York Lokomotive

Club information
- Full name: York Lokomotive RLFC
- Colours: Red, and white
- Founded: 2008
- Website: http://www.pitchero.com/clubs/yorklokomotives

Current details
- Ground: Sim Balk Lane Pavilion, Bishopthorpe, York, YO23 2QH;
- Competition: Rugby League Conference

= York Lokomotive =

Rugby league team in North Yorkshire, England

York Lokomotive are a rugby league team based in York, North Yorkshire. They play in the Yorkshire Premier division of the Rugby League Conference.

==History==

York Lokomotive were founded in 2008 as a joint-venture between York Groves rugby league team and the York Railway Institute sporting club. The name of the club was taken from York being one of the biggest railway cities in England. One of the biggest steam railway depots in the UK was based in York and was known as "York Locomotive". The "C" in Locomotive was changed to a "K" to emulate the Russian rugby league club Lokomotiv Moscow.

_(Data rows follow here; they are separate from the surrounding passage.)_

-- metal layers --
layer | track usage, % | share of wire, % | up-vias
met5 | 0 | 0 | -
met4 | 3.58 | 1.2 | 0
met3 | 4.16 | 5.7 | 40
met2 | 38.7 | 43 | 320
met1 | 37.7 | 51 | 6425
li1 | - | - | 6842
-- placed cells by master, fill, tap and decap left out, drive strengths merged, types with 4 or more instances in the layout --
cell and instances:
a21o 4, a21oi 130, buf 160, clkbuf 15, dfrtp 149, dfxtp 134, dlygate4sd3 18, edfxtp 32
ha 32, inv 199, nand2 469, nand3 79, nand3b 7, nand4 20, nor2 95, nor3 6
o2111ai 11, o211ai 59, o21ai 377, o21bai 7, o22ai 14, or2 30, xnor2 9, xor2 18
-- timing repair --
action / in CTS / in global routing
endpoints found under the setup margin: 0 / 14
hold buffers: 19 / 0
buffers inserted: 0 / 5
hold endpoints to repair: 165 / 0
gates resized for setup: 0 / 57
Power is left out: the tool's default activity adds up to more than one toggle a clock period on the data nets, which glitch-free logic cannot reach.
File: src/source/mem_req_pkg.sv
// ==========================================================
// Shared types and helpers of the memory request queue.
// Holds the request struct, the opcode and size encodings,
// the width constants and the byte-lane helpers.
// Every RTL module imports it with a wildcard import, and the
// testbench model uses the same helpers.
// ==========================================================

package mem_req_pkg;

	// ==========================================================
	// Widths
	// ==========================================================

	// Byte address width of a request
	localparam int ADR_W = 32;
	// One doubleword of data per request
	localparam int DAT_W = 64;
	// Transaction id width, used for retry suppression
	localparam int TID_W = 8;
	// Byte lanes in one doubleword
	localparam int LANES = DAT_W / 8;

	// ==========================================================
	// Encodings
	// ==========================================================

	// Memory operation of a request
	// MR_LOAD sign-extends the loaded value and MR_LOADZ zero-extends it
	typedef enum logic [1:0] {
		MR_LOAD  = 2'd0,
		MR_LOADZ = 2'd1,
		MR_STORE = 2'd2
	} mem_func_e;

	// Access size in bytes is 1 << size
	typedef enum logic [1:0] {
		SZ_BYTE  = 2'd0,
		SZ_WYDE  = 2'd1,
		SZ_TETRA = 2'd2,
		SZ_OCTA  = 2'd3
	} mem_size_e;

	// One memory request as it travels through the queue
	// Store data is right-justified so dat[7:0] belongs to the byte at adr
	typedef struct packed {
		logic [TID_W-1:0] tid;
		mem_func_e        func;
		mem_size_e        size;
		logic [ADR_W-1:0] adr;
		logic [DAT_W-1:0] dat;
	} mem_request_t;

	// ==========================================================
	// Byte lanes
	// ==========================================================

	// Lanes covered by an access of the given size starting at lane 0
	function automatic logic [LANES-1:0] size_mask(input mem_size_e sz);
		case (sz)
			SZ_BYTE:  return 8'h01;
			SZ_WYDE:  return 8'h03;
			SZ_TETRA: return 8'h0f;
			SZ_OCTA:  return 8'hff;
			default:  return 8'hff;
		endcase
	endfunction

	// Lanes of the doubleword touched by a request
	// Requests are naturally aligned so the shift never runs off the top
	function automatic logic [LANES-1:0] lane_sel(input mem_request_t r);
		return size_mask(r.size) << r.adr[2:0];
	endfunction

endpackage

File: src/source/fwd_search.sv
// ==========================================================
// Store-to-load forwarding search for one request port.
// Compares the offered load against a snapshot of the queue
// and returns the forwarded data when one queued store holds
// every byte of the load. Purely combinational, so found and
// ldo are valid in the same cycle as req.
// ==========================================================

module fwd_search
	import mem_req_pkg::*;
#(
	parameter int QDEP = 8
) (
	input  mem_request_t            req,
	input  mem_request_t [QDEP-1:0] q_entries,
	input  logic [QDEP-1:0]         q_valid,
	output mem_request_t            ldo,
	output logic                    found
);

	logic             is_load;
	logic [LANES-1:0] ld_lanes;
	logic [LANES-1:0] ld_bytes;
	logic [DAT_W-1:0] dmask;
	logic [QDEP-1:0]  hit;
	logic [DAT_W-1:0] st_dat;
	logic [2:0]       st_ofs;
	logic [2:0]       byte_diff;
	logic [DAT_W-1:0] aligned;
	logic [DAT_W-1:0] masked;
	logic             sign;

	// ==========================================================
	// Load decode
	// ==========================================================

	assign is_load = (req.func == MR_LOAD) || (req.func == MR_LOADZ);

	// Lanes the load reads inside its doubleword
	assign ld_lanes = lane_sel(req);

	// Lanes of the result once the data is right-justified
	assign ld_bytes = size_mask(req.size);

	// Expand the byte mask of the result to a bit mask
	always_comb begin
		for (int b = 0; b < LANES; b++) begin
			dmask[b*8 +: 8] = {8{ld_bytes[b]}};
		end
	end

	// ==========================================================
	// Queue match
	// ==========================================================

	// A store matches when it is valid, sits in the same doubleword
	// and its lanes are a superset of the load lanes
	// Partial overlap is not a match and the load goes to the queue
	always_comb begin
		for (int i = 0; i < QDEP; i++) begin
			hit[i] = is_load && q_valid[i] &&
				(q_entries[i].func == MR_STORE) &&
				(q_entries[i].adr[ADR_W-1:3] == req.adr[ADR_W-1:3]) &&
				((lane_sel(q_entries[i]) & ld_lanes) == ld_lanes);
		end
	end

	// Entries are kept in arrival order with the oldest at index 0
	// Scanning upward lets the youngest matching store win
	always_comb begin
		st_dat = '0;
		st_ofs = '0;
		for (int i = 0; i < QDEP; i++) begin
			if (hit[i]) begin
				st_dat = q_entries[i].dat;
				st_ofs = q_entries[i].adr[2:0];
			end
		end
	end

	// ==========================================================
	// Data alignment and extension
	// ==========================================================

	// Covering means the store starts at or below the load address,
	// so the byte difference is never negative on a hit
	assign byte_diff = req.adr[2:0] - st_ofs;

	// Move the first load byte down to lane 0 and drop the rest
	assign aligned = st_dat >> {byte_diff, 3'b000};
	assign masked  = aligned & dmask;

	// Sign bit is the top bit of the most significant loaded byte
	always_comb begin
		case (req.size)
			SZ_BYTE:  sign = aligned[7];
			SZ_WYDE:  sign = aligned[15];
			SZ_TETRA: sign = aligned[31];
			SZ_OCTA:  sign = aligned[DAT_W-1];
			default:  sign = aligned[DAT_W-1];
		endcase
	end

	// Without a hit the request passes through untouched
	always_comb begin
		found = |hit;
		ldo = req;
		if (found) begin
			// Only MR_LOAD fills the upper bytes with the sign
			if (req.func == MR_LOAD && sign) begin
				ldo.dat = masked | ~dmask;
			end else begin
				ldo.dat = masked;
			end
		end
		// Lanes past the top of the doubleword are never searched,
		// so a forwarded load has to end inside its doubleword
		if (found) begin
			a_found_in_dword: assert ((4'(req.adr[2:0]) + (4'd1 << req.size)) <= 4'd8)
				else $error("fwd_search: forwarded load crosses a doubleword");
		end
	end

endmodule

File: src/source/store_queue.sv
// ==========================================================
// Shifting memory request queue shared by two request ports.
// Acks forwarded loads without storing them, arbitrates the
// single enqueue slot with port 0 first, drops retried ids
// and shifts toward the head on each read.
// The whole queue is exported for the forwarding search.
// ==========================================================

module store_queue
	import mem_req_pkg::*;
#(
	parameter int QDEP = 8
) (
	input  logic                    clk,
	input  logic                    rst,
	input  logic                    wr0,
	input  mem_request_t            req0,
	input  logic                    found0,
	output logic                    wr_ack0,
	input  logic                    wr1,
	input  mem_request_t            req1,
	input  logic                    found1,
	output logic                    wr_ack1,
	input  logic                    rd,
	output mem_request_t [QDEP-1:0] q_entries,
	output logic [QDEP-1:0]         q_valid,
	output mem_request_t            head,
	output logic                    head_valid,
	output logic                    empty
);

	// Count runs from zero to QDEP inclusive
	localparam int CNT_W = $clog2(QDEP + 1);
	localparam int IDX_W = (QDEP > 1) ? $clog2(QDEP) : 1;

	mem_request_t [QDEP-1:0] que;
	logic [QDEP-1:0]         valid_bits;
	logic [QDEP-1:0]         valid_next;
	logic [CNT_W-1:0]        count;
	logic [TID_W-1:0]        last_tid;

	logic             act0;
	logic             act1;
	logic             enq0;
	logic             enq1;
	logic             win;
	mem_request_t     win_req;
	logic             dup;
	logic             do_rd;
	logic             space;
	logic             push;
	logic [CNT_W-1:0] tail;

	// ==========================================================
	// Arbitration
	// ==========================================================

	// A port whose ack is showing is still holding the request it
	// just had accepted, so it is not offering a new one this cycle
	assign act0 = wr0 && !wr_ack0;
	assign act1 = wr1 && !wr_ack1;

	// Port 0 takes the enqueue slot whenever it has an unfound request
	assign enq0 = act0 && !found0;
	assign enq1 = act1 && !found1 && !enq0;
	assign win = enq0 || enq1;
	assign win_req = enq0 ? req0 : req1;

	// Reads of an empty queue are ignored
	assign do_rd = rd && head_valid;

	// A read in the same cycle frees the slot the new entry needs
	assign space = (count < CNT_W'(QDEP)) || do_rd;

	// Same id as the last stored request means a retry
	assign dup = (win_req.tid == last_tid);
	assign push = win && !dup && space;

	// Tail slot after any shift caused by the read
	assign tail = do_rd ? count - 1'b1 : count;

	always_comb begin
		valid_next = do_rd ? (valid_bits >> 1) : valid_bits;
		if (push) begin
			valid_next[tail[IDX_W-1:0]] = 1'b1;
		end
	end

	// ==========================================================
	// Control state
	// ==========================================================

	always_ff @(posedge clk) begin
		if (rst) begin
			wr_ack0 <= 1'b0;
			wr_ack1 <= 1'b0;
			valid_bits <= '0;
			count <= '0;
			last_tid <= '1;
		end else begin
			// Found loads are acked at once, the winner when it is stored or dropped
			wr_ack0 <= (act0 && found0) || (enq0 && (dup || space));
			wr_ack1 <= (act1 && found1) || (enq1 && (dup || space));
			valid_bits <= valid_next;
			count <= count + CNT_W'(push) - CNT_W'(do_rd);
			if (push) begin
				last_tid <= win_req.tid;
			end
		end
	end

	// Entry storage shifts toward index 0 on a read
	// The write at the tail comes last so it wins on the top slot
	always_ff @(posedge clk) begin
		if (do_rd) begin
			for (int i = 0; i < QDEP - 1; i++) begin
				que[i] <= que[i+1];
			end
		end
		if (push) begin
			que[tail[IDX_W-1:0]] <= win_req;
		end
	end

	// ==========================================================
	// Outputs
	// ==========================================================

	assign q_entries = que;
	assign q_valid = valid_bits;
	assign head = que[0];
	assign head_valid = valid_bits[0];
	assign empty = ~|valid_bits;

	// Count and valid bits are kept separately and must agree
	a_count_bound: assert property (@(posedge clk) disable iff (rst)
		count <= CNT_W'(QDEP))
		else $error("store_queue: count above queue depth");

	a_head_valid: assert property (@(posedge clk) disable iff (rst)
		head_valid == (count != '0))
		else $error("store_queue: head_valid disagrees with count");

	// A full queue without a read keeps its contents for the next cycle
	a_full_hold: assert property (@(posedge clk) disable iff (rst)
		(count == CNT_W'(QDEP) && !rd) |=> (count == CNT_W'(QDEP)) && $stable(q_valid))
		else $error("store_queue: entry added to a full queue");

endmodule

File: src/source/mem_req_queue_top.sv
// ==========================================================
// Top level of the memory request queue.
// Two load/store ports offer requests with wr and req, and the
// memory side drains the queue through head and rd.
// One forwarding search per port runs against the queue.
// ==========================================================

module mem_req_queue_top
	import mem_req_pkg::*;
#(
	parameter int QDEP = 8
) (
	input  logic         clk,
	input  logic         rst,
	// Port 0
	input  logic         wr0,
	input  mem_request_t req0,
	output logic         wr_ack0,
	output mem_request_t ldo0,
	output logic         found0,
	// Port 1
	input  logic         wr1,
	input  mem_request_t req1,
	output logic         wr_ack1,
	output mem_request_t ldo1,
	output logic         found1,
	// Memory side
	input  logic         rd,
	output mem_request_t head,
	output logic         head_valid,
	output logic         empty
);

	// Snapshot of the queue seen by both searches
	mem_request_t [QDEP-1:0] q_entries;
	logic [QDEP-1:0]         q_valid;

	// Search for port 0
	fwd_search #(
		.QDEP(QDEP)
	) u_search0 (
		.req      (req0),
		.q_entries(q_entries),
		.q_valid  (q_valid),
		.ldo      (ldo0),
		.found    (found0)
	);

	// Search for port 1
	fwd_search #(
		.QDEP(QDEP)
	) u_search1 (
		.req      (req1),
		.q_entries(q_entries),
		.q_valid  (q_valid),
		.ldo      (ldo1),
		.found    (found1)
	);

	// Both found flags steer the queue away from storing forwarded loads
	store_queue #(
		.QDEP(QDEP)
	) u_queue (
		.clk       (clk),
		.rst       (rst),
		.wr0       (wr0),
		.req0      (req0),
		.found0    (found0),
		.wr_ack0   (wr_ack0),
		.wr1       (wr1),
		.req1      (req1),
		.found1    (found1),
		.wr_ack1   (wr_ack1),
		.rd        (rd),
		.q_entries (q_entries),
		.q_valid   (q_valid),
		.head      (head),
		.head_valid(head_valid),
		.empty     (empty)
	);

endmodule

File: config.mk
export PLATFORM = sky130hd
export DESIGN_NAME = mem_req_queue_top
export DESIGN_NICKNAME = d
export VERILOG_FILES = /design/src/source/mem_req_pkg.sv /design/src/source/fwd_search.sv /design/src/source/store_queue.sv /design/src/source/mem_req_queue_top.sv
export SDC_FILE = /design/constraint.sdc
export NUM_CORES = 2
export LEC_CHECK = 0
export ABC_AREA = 1
export BUFFER_PORTS_ARGS = -buffer_cell sky130_fd_sc_hd__buf_2
export CAP_MARGIN = 20
export CORE_MARGIN = 1.5
export CORE_UTILIZATION = 35
export CTS_CLUSTER_SIZE = 16
export DETAILED_ROUTE_END_ITERATION = 10
export HOLD_SLACK_MARGIN = 0.1
export PLACE_DENSITY_LB_ADDON = 0.15
export SYNTH_ARGS = -nofsm -noshare
export SYNTH_HDL_FRONTEND = slang
export SYNTH_HIERARCHICAL = 1
export SYNTH_SLANG_ARGS = --single-unit
File: constraint.sdc
create_clock -name clk -period 5.8 [get_ports clk]
set_input_delay 0.29 -clock clk [delete_from_list [all_inputs] [get_ports clk]]
set_output_delay 0.29 -clock clk [all_outputs]
set_load 0.01 [all_outputs]
==> out/metrics.cfg <==
[power]
pwr-share-clk=0.196
p_int_mw=19.1
p_leak_nw=42.2
power_mw=37.5
seq_power_share=0.327
switching_power_mw=18.4
combPwrFrac=0.477
powerDensity_nw_per_um2=429
peakVddDrop_uv=378
p_sw_frac=0.491

[die]
io_pins=551
initial_core_util=0.353
die_w_um=447
rows=162
core_um2=196000
fp.dieArea_um2=200000
fp.dieH_um=447

[run_status]
violations=setup timing
outcome=finished, violations left

[placed_design]
gp_congestion=1.10
dpl.hpwl_um=347000
port_buffers=550
dp_cells=15165
place_area_um2=79100
place_ws_ns=-0.220

[final_layout]
final_common_cell=nand2_1
finalNonFillerCells=15609
area_growth_pct=26.4
num-nets-final=13110
stdcell_area_um2=87300
final_layout_size_suffix_gt1_frac=0.186
utilization=0.447
final_cell_mix=4506 x nand2_1, 1554 x o21ai_0, 1002 x inv_1

[sta]
finalSetupViolCount=127
fin_ws_ns=-0.349
holdWs_ns=0.153
post-route-period-util=1.06
hold_viol=0
tns_ns=-28.89
clock.fmax_mhz=163
max_slew_margin=0.195
maxSlewViolCount=0
fin_worst_skew_ns=0.101
finalCriticalPeriod_ns=6.15
tightest_slew_ns=1.20
rsz0062_at_grt=yes

[global_routing]
track_usage=0.423
grt_start_max_net_pins=228
grt_pass1_vias=76704
grt_pass1_wl_um=600000
grt_overflow=0
antenna_found_initial=34

[route]
drt_iter0_drc=13831
dr.max_layer_used=met5
drc=0
wl_met1_um=200000
ant_nets=0
drtPass1Iterations=7
wl_met2_um=165000
routed_wl_um=443000
num_vias=88310
viasPerCell=5.66
avgRoutedWirePerCell_um=28.4
dr_wl_met3_um=63200

[synthesis]
synth_cells=12006
synth.avg_cell_area_um2=5.76
ys_warn_count=6
synthesis.area_um2=69100
syn_nets=12237

[worst_setup_path]
worstPathArrival_ns=5.86
cp.required_ns=5.51
crit_path_cell_trace=nand2_4, nand2_1, nor2_1, nand4_1, nor2_1, buf_4, nand3_2, nor2_4, nand3_4, buf_4, o211ai_1, o21ai_1, a21oi_2, o21ai_2, a22oi_2, fa_2, clkinvlp_4, buf_6, buf_8, nand4_1, a21oi_1, a21oi_1, a21oi_4, buf_6
crit_path_max_fanout=16
critPathSlowestCell=fa_2
end_kind=output pin
critPathBufInv=6
max_stage_delay_ns=0.59
start_kind=register
crit_family=simple AND/OR/NAND/NOR gates
worstSetupPathType=register to output pin

[cts]
ctsRootBufferMaster=clkbuf_16
h-tree-depth=3
cts_tree=yes
cts.sinks=886
clk_pin_slew_ns=0.06
clockBufferDepth=3
numCtsBuffers=112
clock_latency_ns=0.83

[worst_hold_path]
min_path_type=primary input to register

[run]
drv_cap=0

==> metal layers <==
| layer | vias to the layer above | GRT usage |
|---|---|---|
| met3 | 636 | 0.136 |
| li1 | 39770 | - |
| met5 | - | 0 |
| met1 | 41879 | 0.641 |
| met2 | 6007 | 0.554 |
| met4 | 18 | 0.115 |
==> power by group through the flow <==
stage	registers (mW)	logic, mW	clock network [mW]
3_3_place_gp	12.0	16.3	0
2_1_floorplan	10.9	10.0	0
5_1_grt	12.5	19.3	7.63
6_report	12.3	17.9	7.35
3_5_place_dp	12.1	16.5	0
4_1_cts	12.1	17.1	7.41
==> registers in the layout (all words and copies together) (netlist names) <==
register           count
u_queue/wr_ack1        1
u_queue/count          4
u_queue/last_tid       8
u_queue/wr_ack0        1
u_queue/head         108
u_queue/q_valid        8
u_queue/q_entries    756
==> final cells by class <==
class	instances	area (um2)
fillers	20847	108000
multi-input cells	9163	43400
flip-flops and latches	886	19000
repair buffers	1671	13900
inverters	1044	3960
clock buffers	170	3350
well taps	2624	3280
clock inverters	36	448
diodes	14	35.0
repair inverters	1	7.51
==> path summary, 6_finish.rpt <==
kind	startpoint	depth (start not counted)	to	slack, ns
max	u_queue/q_entries[412]$_DFF_P_	24	ldo1[30]	-0.35
min	req0[89]	3	u_queue/q_entries[845]$_DFFE_PP_	0.15
max reg2reg	u_queue/q_entries[605]$_DFF_P_	24	u_queue/q_entries[155]$_DFF_P_	0.15
min reg2reg	u_queue/last_tid[6]$_SDFFE_PP1P_	2	u_queue/last_tid[6]$_SDFFE_PP1P_	0.48
==> tightest hold or removal path, delay by kind of cell <==
kind | cells | cell delay [ns]
buffers and inverters | 1 | 0.25
AND/OR/NAND/NOR | 2 | 0.19
==> what timing repair did <==
item                                    4_1_cts  5_1_grt
endpoints found under the hold margin       171        0
hold buffers                                165        0
pin swaps                                    95       52
endpoints found under the setup margin      129      273
setup buffers                                48       12
cloned                                        7        2
resized for setup                           437      176
Note: power is estimated with default switching activity, not from simulation.
### config.mk
export PLATFORM = sky130hd
export DESIGN_NAME = exe_alu
export DESIGN_NICKNAME = d
export VERILOG_FILES = /design/src/exe_pkg.sv /design/src/exe_alu.sv
export SDC_FILE = /design/constraint.sdc
export NUM_CORES = 1
export LEC_CHECK = 0
export BUFFER_PORTS_ARGS = -buffer_cell sky130_fd_sc_hd__clkbuf_2
export CAP_MARGIN = 20
export CELL_PAD_IN_SITES_DETAIL_PLACEMENT = 0
export CELL_PAD_IN_SITES_GLOBAL_PLACEMENT = 1
export CORE_MARGIN = 3
export CORE_UTILIZATION = 49
export DETAILED_ROUTE_END_ITERATION = 10
export PLACE_DENSITY = 0.93
export SYNTH_ARGS = -nofsm -noshare
export SYNTH_HDL_FRONTEND = slang
export SYNTH_SLANG_ARGS = --single-unit
### constraint.sdc
create_clock -name vclk -period 11
set_input_delay 2.2 -clock vclk [all_inputs]
set_output_delay 2.2 -clock vclk [all_outputs]
set_load 0.01 [all_outputs]
### src/exe_pkg.sv
package exe_pkg;

    localparam int xlen       = 32;
    localparam int reg_addr_w = 5;
    localparam int vpn2_w     = 19;
    localparam int pfn_w      = 20;
    localparam int asid_w     = 8;

    // kseg0/kseg1 keep only the low 29 bits
    localparam logic [xlen-1:0] unmapped_mask = 32'h1fff_ffff;

    typedef enum logic [3:0] {
        alu_add,
        alu_addu,
        alu_sub,
        alu_subu,
        alu_slt,
        alu_sltu,
        alu_and,
        alu_or,
        alu_xor,
        alu_nor,
        alu_sll,
        alu_srl,
        alu_sra,
        alu_lui
    } alu_op_e;

    typedef enum logic [3:0] {
        md_none,
        md_mult,
        md_multu,
        md_div,
        md_divu,
        md_mfhi,
        md_mflo,
        md_mthi,
        md_mtlo
    } md_op_e;

    typedef enum logic [2:0] {
        mem_none,
        mem_lb,
        mem_lh,
        mem_lw,
        mem_sb,
        mem_sh,
        mem_sw
    } mem_op_e;

    typedef enum logic [1:0] {
        src1_rs,
        src1_sa,
        src1_pc
    } src1_sel_e;

    typedef enum logic [1:0] {
        src2_rt,
        src2_imm,
        src2_const8
    } src2_sel_e;

    // imm arrives already extended by decode
    typedef struct packed {
        logic [xlen-1:0]       pc;
        alu_op_e               alu_op;
        md_op_e                md_op;
        mem_op_e               mem_op;
        src1_sel_e             src1_sel;
        src2_sel_e             src2_sel;
        logic                  gr_we;
        logic [reg_addr_w-1:0] dest;
        logic [xlen-1:0]       imm;
        logic [xlen-1:0]       rs_value;
        logic [xlen-1:0]       rt_value;
    } ds_to_es_t;

    typedef struct packed {
        logic ov;
        logic ades;
        logic refill_l;
        logic refill_s;
        logic invalid_l;
        logic invalid_s;
        logic modified;
    } exc_t;

    typedef struct packed {
        logic [xlen-1:0]       pc;
        logic [xlen-1:0]       result;
        logic [reg_addr_w-1:0] dest;
        logic                  gr_we;
        mem_op_e               mem_op;
        logic [1:0]            addr_low2;
        exc_t                  exc;
    } es_to_ms_t;

    typedef struct packed {
        logic            req;
        logic            wr;
        logic [1:0]      size;
        logic [3:0]      wstrb;
        logic [xlen-1:0] addr;
        logic [xlen-1:0] wdata;
    } sram_req_t;

    typedef struct packed {
        logic [vpn2_w-1:0] vpn2;
        logic              odd_page;
        logic [asid_w-1:0] asid;
    } tlb_query_t;

    typedef struct packed {
        logic             found;
        logic [pfn_w-1:0] pfn;
        logic             d;
        logic             v;
    } tlb_reply_t;

endpackage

They joined the Yorkshire division of the Rugby League Conference, Paul McDermott was head coach. They finished in second-place in the league after losing their last game to Scarborough Pirates 30–26 to Bridlington Bulls who prevailed in the Yorkshire division grand final. In 2009, the club were promoted to the newly formed Yorkshire Premier division. Barry Gargan took over as head coach with Paul McDermott moving up to director of coaching. York finished fourth in the league with five wins and five defeats.

During 2010 and 2011, Paul McDermott was re-appointed as head coach improving the club further and winning some impressive games; the most memorable an away win at Cutsyke. In the winter of 2011, the majority of the original committee and Paul McDermott were not able to fully commit to the club and stood down bringing into question the future of the club.

A number of the players had other ideas and the club continued in the Yorkshire men's league. The Lokos had a very difficult 2012 season under the leadership of Liam Watling & Matthew Chapman with some heavy defeats, mainly due to a lack of players as all the other amateur rugby league clubs in the area were now playing summer rugby. The York Lokos did however fulfil all of their 2012 fixtures.

In the off season 2012-2013 an action plan was put in place transferring Matthew Chapman and Liam Watling to the committee with Dean Winspear and Mark Musgrave guided by Simon Moat who chaired the club. This helped provided the Lokos with some superb sponsorship deals and a wealth of players. More than 40 players signed onto the club's books in 2013 with ex-player Jon Hough acting as head coach. Again competing in the Yorkshire men's league the Lokos finished 4th with the highlight being double victories over local rivals Heworth.

In 2015 the club moved from New Lane, which they had shared with York RI, to the Southbank Community Centre, Bustardthorpe, with their games being played on Knavesmire. This was followed in 2017 by a move to Sim Balk Lane, Bishopthorpe.